Many important fungal pathogens of plants spend long periods (days to weeks) of their infection cycle in symptomless association with living host tissue, followed by a sudden transition to necrotrophic feeding as host tissue death occurs. Little is known about either the host responses associated with this sudden transition or the specific adaptations made by the pathogen to invoke or tolerate it. We are studying a major host-specific fungal pathogen of cultivated wheat, Septoria tritici (teleomorph Mycosphaerella graminicola). Here, we describe the host responses of wheat leaves infected with M. graminicola during the development of disease symptoms and use microarray transcription profiling to identify adaptive responses of the fungus to its changing environment. We show that symptom development on a susceptible host genotype has features reminiscent of the hypersensitive response, a rapid and strictly localized form of host programmed cell death (PCD) more commonly associated with disease-resistance mechanisms. The initiation and advancement of this host response is associated with a loss of cell-membrane integrity and dramatic increases in apoplastic metabolites and the rate of fungal growth. Micro-array analysis of the fungal genes differentially expressed before and after the onset of host PCD supports a transition to more rapid growth.
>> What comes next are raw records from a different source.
**src/rtl/pfau_pkg.sv**
```systemverilog
// ----------------------------------------------------------------------------
// Prime field arithmetic unit package
// Shared widths, command and status codes, datapath operations, and the
// types that join the controller to the datapath.
// ----------------------------------------------------------------------------
package pfau_pkg;

  localparam int FIELD_W       = 63;
  localparam int MOD_WIDTH_DEF = 63;
  localparam int CMD_W         = 3;
  localparam int ST_W          = 2;

  localparam logic [CMD_W-1:0] CMD_ADD = 3'd0;
  localparam logic [CMD_W-1:0] CMD_SUB = 3'd1;
  localparam logic [CMD_W-1:0] CMD_NEG = 3'd2;
  localparam logic [CMD_W-1:0] CMD_MUL = 3'd3;
  localparam logic [CMD_W-1:0] CMD_INV = 3'd4;
  localparam logic [CMD_W-1:0] CMD_POW = 3'd5;

  localparam logic [ST_W-1:0] ST_OK    = 2'd0;
  localparam logic [ST_W-1:0] ST_NOINV = 2'd1;
  localparam logic [ST_W-1:0] ST_RANGE = 2'd2;

  typedef enum logic [4:0] {
    OP_NONE,
    OP_LOAD,
    OP_RANGE,
    OP_SIMPLE,
    OP_MUL_LD_AB,
    OP_MUL_LD_RS,
    OP_MUL_LD_SS,
    OP_MUL_LD_QD,
    OP_MUL_DBL,
    OP_MUL_ADD,
    OP_MUL_OUT,
    OP_PW_INIT,
    OP_PW_SETR,
    OP_PW_SETS,
    OP_PW_OUT,
    OP_EU_INIT,
    OP_DIV_LD,
    OP_DIV_STEP,
    OP_EU_UPD,
    OP_EU_OUT
  } dp_op_t;

  typedef struct packed {
    dp_op_t op;
  } dp_cmd_t;

  typedef struct packed {
    logic [CMD_W-1:0] cmd;
    logic             rng_err;
    logic             d_zero;
    logic             n_zero;
    logic             n_lsb;
  } dp_stat_t;

  typedef enum logic [3:0] {
    S_IDLE,
    S_CHECK,
    S_MUL_DBL,
    S_MUL_ADD,
    S_MUL_DONE,
    S_PW_TEST,
    S_EU_TEST,
    S_DIV_STEP,
    S_DIV_DONE,
    S_RESULT
  } state_t;

  typedef enum logic [1:0] {
    DEST_OUT,
    DEST_RES,
    DEST_SQ,
    DEST_EU
  } dest_t;

endpackage

```
**src/rtl/pfau_dpath.sv**
```systemverilog
// ----------------------------------------------------------------------------
// Prime field arithmetic unit datapath
// Modulus register, operand registers, a shift-and-add modular multiplier,
// a restoring divider and the Euclid and power registers.
// ----------------------------------------------------------------------------
module pfau_dpath #(
  parameter int MOD_WIDTH = pfau_pkg::MOD_WIDTH_DEF
) (
  input  logic                              clk,
  input  logic                              rst_n,
  input  logic                              cfg_we,
  input  logic [pfau_pkg::FIELD_W-1:0]      cfg_data,
  input  logic [pfau_pkg::CMD_W-1:0]        in_cmd,
  input  logic [pfau_pkg::FIELD_W-1:0]      in_operand_a,
  input  logic [pfau_pkg::FIELD_W-1:0]      in_operand_b,
  input  pfau_pkg::dp_cmd_t                 ctl,
  output pfau_pkg::dp_stat_t                stat,
  output logic [pfau_pkg::FIELD_W-1:0]      value,
  output logic [pfau_pkg::ST_W-1:0]         status
);

  localparam int W  = MOD_WIDTH;
  localparam int FW = pfau_pkg::FIELD_W;

  function automatic logic [W-1:0] madd(input logic [W-1:0] x, input logic [W-1:0] y,
                                        input logic [W-1:0] p);
    logic [W:0] t;
    t = {1'b0, x} + {1'b0, y};
    if (t >= {1'b0, p}) begin
      t = t - {1'b0, p};
    end
    return t[W-1:0];
  endfunction

  function automatic logic [W-1:0] msub(input logic [W-1:0] x, input logic [W-1:0] y,
                                        input logic [W-1:0] p);
    logic [W:0] t;
    if (x >= y) begin
      t = {1'b0, x} - {1'b0, y};
    end else begin
      t = {1'b0, x} + {1'b0, p} - {1'b0, y};
    end
    return t[W-1:0];
  endfunction

  logic [W-1:0]                  mod_r;
  logic [W-1:0]                  p_r, a_r, b_r;
  logic [FW-1:0]                 n_r;
  logic [pfau_pkg::CMD_W-1:0]    cmd_r;
  logic                          rng_r;
  logic [W-1:0]                  mx_r, my_r, macc_r;
  logic [W-1:0]                  res_r, s_r;
  logic [W-1:0]                  c_r, d_r, c1_r, d1_r;
  logic [W-1:0]                  dvd_r, rem_r, q_r;
  logic [W-1:0]                  val_r;
  logic [pfau_pkg::ST_W-1:0]     st_r;

  logic [W-1:0] p_eff;
  logic         uses_b, cmd_known, rng_nxt;
  logic [W:0]   div_t, div_sub;
  logic         div_ge;
  logic [W-1:0] dbl, addy, simple_val;

  always_comb begin
    p_eff     = (mod_r < W'(2)) ? W'(2) : mod_r;
    uses_b    = (in_cmd == pfau_pkg::CMD_ADD) || (in_cmd == pfau_pkg::CMD_SUB) ||
                (in_cmd == pfau_pkg::CMD_MUL);
    cmd_known = (in_cmd <= pfau_pkg::CMD_POW);
    rng_nxt   = cmd_known && ((in_operand_a >= FW'(p_eff)) ||
                              (uses_b && (in_operand_b >= FW'(p_eff))));
    div_t     = {rem_r, dvd_r[W-1]};
    div_ge    = (div_t >= {1'b0, d_r});
    div_sub   = div_t - {1'b0, d_r};
    dbl       = madd(macc_r, macc_r, p_r);
    addy      = madd(macc_r, my_r, p_r);
    case (cmd_r)
      pfau_pkg::CMD_ADD: simple_val = madd(a_r, b_r, p_r);
      pfau_pkg::CMD_SUB: simple_val = msub(a_r, b_r, p_r);
      pfau_pkg::CMD_NEG: simple_val = (a_r == '0) ? '0 : p_r - a_r;
      default:           simple_val = '0;
    endcase
  end

  always_ff @(posedge clk) begin
    if (!rst_n) begin
      mod_r <= W'(2);
    end else if (cfg_we) begin
      mod_r <= cfg_data[W-1:0];
    end
  end

  always_ff @(posedge clk) begin
    unique case (ctl.op)
      pfau_pkg::OP_LOAD: begin
        cmd_r <= in_cmd;
        a_r   <= in_operand_a[W-1:0];
        b_r   <= in_operand_b[W-1:0];
        n_r   <= in_operand_b;
        p_r   <= p_eff;
        rng_r <= rng_nxt;
      end
      pfau_pkg::OP_RANGE: begin
        val_r <= '0;
        st_r  <= pfau_pkg::ST_RANGE;
      end
      pfau_pkg::OP_SIMPLE: begin
        val_r <= simple_val;
        st_r  <= pfau_pkg::ST_OK;
      end
      pfau_pkg::OP_MUL_LD_AB: begin
        mx_r   <= a_r;
        my_r   <= b_r;
        macc_r <= '0;
      end
      pfau_pkg::OP_MUL_LD_RS: begin
        mx_r   <= res_r;
        my_r   <= s_r;
        macc_r <= '0;
      end
      pfau_pkg::OP_MUL_LD_SS: begin
        mx_r   <= s_r;
        my_r   <= s_r;
        macc_r <= '0;
      end
      pfau_pkg::OP_MUL_LD_QD: begin
        mx_r   <= q_r;
        my_r   <= d1_r;
        macc_r <= '0;
      end
      pfau_pkg::OP_MUL_DBL: begin
        macc_r <= dbl;
      end
      pfau_pkg::OP_MUL_ADD: begin
        if (mx_r[W-1]) begin
          macc_r <= addy;
        end
        mx_r <= mx_r << 1;
      end
      pfau_pkg::OP_MUL_OUT: begin
        val_r <= macc_r;
        st_r  <= pfau_pkg::ST_OK;
      end
      pfau_pkg::OP_PW_INIT: begin
        res_r <= W'(1);
        s_r   <= a_r;
      end
      pfau_pkg::OP_PW_SETR: begin
        // Store the product and start squaring the base at once.
        res_r  <= macc_r;
        mx_r   <= s_r;
        my_r   <= s_r;
        macc_r <= '0;
      end
      pfau_pkg::OP_PW_SETS: begin
        s_r <= macc_r;
        n_r <= n_r >> 1;
      end
      pfau_pkg::OP_PW_OUT: begin
        val_r <= res_r;
        st_r  <= pfau_pkg::ST_OK;
      end
      pfau_pkg::OP_EU_INIT: begin
        c_r  <= a_r;
        d_r  <= p_r;
        c1_r <= W'(1);
        d1_r <= '0;
      end
      pfau_pkg::OP_DIV_LD: begin
        dvd_r <= c_r;
        rem_r <= '0;
        q_r   <= '0;
      end
      pfau_pkg::OP_DIV_STEP: begin
        rem_r <= div_ge ? div_sub[W-1:0] : div_t[W-1:0];
        q_r   <= {q_r[W-2:0], div_ge};
        dvd_r <= dvd_r << 1;
      end
      pfau_pkg::OP_EU_UPD: begin
        // Bezout coefficients are kept reduced mod p.
        c_r  <= d_r;
        c1_r <= d1_r;
        d_r  <= rem_r;
        d1_r <= msub(c1_r, macc_r, p_r);
      end
      pfau_pkg::OP_EU_OUT: begin
        if (c_r == W'(1)) begin
          val_r <= c1_r;
          st_r  <= pfau_pkg::ST_OK;
        end else begin
          val_r <= '0;
          st_r  <= pfau_pkg::ST_NOINV;
        end
      end
      default: begin
      end
    endcase
  end

  always_comb begin
    stat.cmd     = cmd_r;
    stat.rng_err = rng_r;
    stat.d_zero  = (d_r == '0);
    stat.n_zero  = (n_r == '0);
    stat.n_lsb   = n_r[0];
    value        = FW'(val_r);
    status       = st_r;
  end

endmodule

```
**config.mk**
```make
export PLATFORM = sky130hd
export DESIGN_NAME = pfau_dpath
export DESIGN_NICKNAME = d
export VERILOG_FILES = /design/src/rtl/pfau_pkg.sv /design/src/rtl/pfau_dpath.sv
export SDC_FILE = /design/constraint.sdc
export NUM_CORES = 2
export LEC_CHECK = 0
export BUFFER_PORTS_ARGS = -buffer_cell sky130_fd_sc_hd__buf_2
export CAP_MARGIN = 0
export CORE_MARGIN = 1.5
export CORE_UTILIZATION = 40
export DETAILED_ROUTE_END_ITERATION = 12
export PLACE_DENSITY = 0.57
export SLEW_MARGIN = 20
export SYNTH_ARGS = -nofsm -noshare
export SYNTH_HDL_FRONTEND = slang
export SYNTH_SLANG_ARGS = --single-unit
```
**constraint.sdc**
```tcl
create_clock -name clk -period 22.3 [get_ports clk]
set_clock_uncertainty 0.05 [all_clocks]
set_input_delay 4.46 -clock clk [delete_from_list [all_inputs] [get_ports clk]]
set_output_delay 4.46 -clock clk [all_outputs]
set_load 0.02 [all_outputs]
```
* Word level (Yosys, flattened, before mapping)
Cells that the tools add are included.
** Cells by class
- Reductions and logical operators :: 25
- Order comparisons :: 10
- Equal/unequal tests :: 25
- Mux-type cells :: 27
- Add/sub/neg operators :: 14
** Operator list (count)
- one-hot mux 63 bit (2 select lines) :: 10
- 2-to-1 mux 63 bit :: 10
- one-hot mux 63 bit (5 select lines) :: 2
- one-hot mux 63 bit (3 select lines) :: 3
- subtractor 63 bit :: 9
- greater-or-equal comparator 64 x 63 -> 1 bit :: 4
- greater-or-equal comparator 63 bit :: 4
- adder 63 x 63 -> 64 bit :: 3
- logical NOT 63 bit :: 3
- adder 63 bit :: 2
- == test 63 x 1 -> 1 bit (second input constant) :: 1
- less-than comparator 63 x 2 -> 1 bit (second input constant) :: 1
- == test 5 x 4 -> 1 bit (second input constant) :: 8
- == test 5 x 3 -> 1 bit (second input constant) :: 4
- == test 5 bit (second input constant) :: 4
- == test 5 x 2 -> 1 bit (second input constant) :: 2
- nonzero test 2 bit :: 5
- nonzero test 5 bit :: 2
- nonzero test 3 bit :: 3
- == test 3 x 1 -> 1 bit (second input constant) :: 2
- == test 3 x 2 -> 1 bit (second input constant) :: 2
- logical NOT 3 bit :: 2
- one-hot mux 2 bit (3 select lines) :: 1
- OR reduction 3 bit :: 2
- 9 further kinds :: 12
** Storage, ports and cells
- Bits of input ports :: 200
- Logic and storage cells :: 122
- Bits in registers :: 1140
- Output and inout bits :: 72

* Longest topological paths before layout
- Depth after elaboration :: 6
- Gate-level depth with buffers :: 30
- Depth with buffers taken out :: 27

* Least setup slack after synthesis
Ideal clock, no wire load.
- Path type :: input to register
- Start :: input ctl[2] in the netlist's numbering
- End :: register c1_r[0] (enable)
- Arrival :: 18.037 ns
- Library setup time :: 0.949 ns
- Setup slack :: 3.263 ns
- Buffers on the path :: 4
- Stages :: 6
- Data required time :: 21.301 ns
- Path through :: clkbuf_1 -> clkbuf_1 -> buf_1 -> clkbuf_1 -> nand3_1 -> a21oi_1
** Between the ends
- Cells in the longest elaborated chain, start to end :: 2
- Elaborated cells between the ends (all ways) :: 3
- Those cells by class :: eq/ne: 2; reduce/logical: 1
** RTL lines
- from (decl) :: line pfau_dpath.sv:16 : input pfau_pkg::dp_cmd_t ctl,
- == test 5 bit / == test 5 x 4 -> 1 bit (equally long branches) :: line pfau_dpath.sv:93 : unique case (ctl.op)
- nonzero test 2 bit (no source line) *
- to (signal assigned) :: line pfau_dpath.sv:181 : c1_r <= d1_r;
- to (decl) :: line pfau_dpath.sv:53 : logic [W-1:0] c_r, d_r, c1_r, d1_r;
Every way passes the cells marked *; elsewhere a longest branch is shown, timed or not.
A chain may end at the register's enable or synchronous reset.

* Worst setup path in the final report
- Start :: register a_r[1]
- End :: register val_r[3], in the netlist value[3], data pin
** Between the ends
- Cells in the longest elaborated chain, start to end :: 5
- Elaborated cells between the ends (all ways) :: 14
- Those cells by class :: add/sub: 6; order compare: 2; mux: 5; reduce/logical: 1
** RTL lines
- from (decl) :: line pfau_dpath.sv:47 : logic [W-1:0] p_r, a_r, b_r;
- from (signal assigned) :: line pfau_dpath.sv:96 : a_r <= in_operand_a[W-1:0];
- adder 63 bit / adder 63 x 63 -> 64 bit (equally long branches) :: line pfau_dpath.sv:41, pfau_dpath.sv:28
- subtractor 63 bit (tied with other cells) :: line pfau_dpath.sv:41 : t = {1'b0, x} + {1'b0, p} - {1'b0, y};
- 2-to-1 mux 63 bit, on equally long branches :: line pfau_dpath.sv:38, pfau_dpath.sv:29
- one-hot mux 63 bit (3 select lines) * :: line pfau_dpath.sv:76 : case (cmd_r)
- one-hot mux 63 bit (5 select lines) * :: line pfau_dpath.sv:93
- to (signal assigned) :: line pfau_dpath.sv:107 : val_r <= simple_val;
- to (signal assigned) :: line pfau_dpath.sv:140 : val_r <= macc_r;
- to (signal assigned) :: line pfau_dpath.sv:159 : val_r <= res_r;
- to (decl) :: line pfau_dpath.sv:55 : logic [W-1:0] val_r;
Marks and branches as above.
Specific physiological adaptation of the fungus is also revealed with respect to membrane transport, chemical and oxidative stress mechanisms, and metabolism. Our data support the hypothesis that host plant PCD plays an important role in susceptibility towards fungal pathogens with necrotrophic lifestyles.

Additional keywords: cytochrome c release, DNA fragmentation, 1H-NMR, Mycosphaerella fijiensis, pycnidia, reactive oxygen species.

© 2007 The American Phytopathological Society